====== SUPPLIED DATA

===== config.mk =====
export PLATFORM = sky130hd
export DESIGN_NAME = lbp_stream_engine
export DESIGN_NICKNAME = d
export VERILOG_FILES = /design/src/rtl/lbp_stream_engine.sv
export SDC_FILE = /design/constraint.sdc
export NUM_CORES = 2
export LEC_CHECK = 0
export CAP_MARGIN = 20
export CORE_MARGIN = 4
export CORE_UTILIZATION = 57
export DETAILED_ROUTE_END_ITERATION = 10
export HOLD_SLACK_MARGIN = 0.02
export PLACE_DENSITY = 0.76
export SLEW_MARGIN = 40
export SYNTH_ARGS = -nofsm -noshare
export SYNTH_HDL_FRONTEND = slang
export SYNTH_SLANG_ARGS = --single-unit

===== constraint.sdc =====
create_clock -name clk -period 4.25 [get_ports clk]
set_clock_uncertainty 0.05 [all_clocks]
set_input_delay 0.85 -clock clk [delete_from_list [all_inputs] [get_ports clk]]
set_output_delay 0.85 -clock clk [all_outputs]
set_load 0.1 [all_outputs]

============

> **PROMPT**: Output the full listing without altering anything.

> **YOUR RESPONSE**:
===== config.mk =====
export PLATFORM = sky130hd
export DESIGN_NAME = lbp_stream_engine
export DESIGN_NICKNAME = d
export VERILOG_FILES = /design/src/rtl/lbp_stream_engine.sv
export SDC_FILE = /design/constraint.sdc
export NUM_CORES = 2
export LEC_CHECK = 0
export CAP_MARGIN = 20
export CORE_MARGIN = 4
export CORE_UTILIZATION = 57
export DETAILED_ROUTE_END_ITERATION = 10
export HOLD_SLACK_MARGIN = 0.02
export PLACE_DENSITY = 0.76
export SLEW_MARGIN = 40
export SYNTH_ARGS = -nofsm -noshare
export SYNTH_HDL_FRONTEND = slang
export SYNTH_SLANG_ARGS = --single-unit

===== constraint.sdc =====
create_clock -name clk -period 4.25 [get_ports clk]
set_clock_uncertainty 0.05 [all_clocks]
set_input_delay 0.85 -clock clk [delete_from_list [all_inputs] [get_ports clk]]
set_output_delay 0.85 -clock clk [all_outputs]
set_load 0.1 [all_outputs]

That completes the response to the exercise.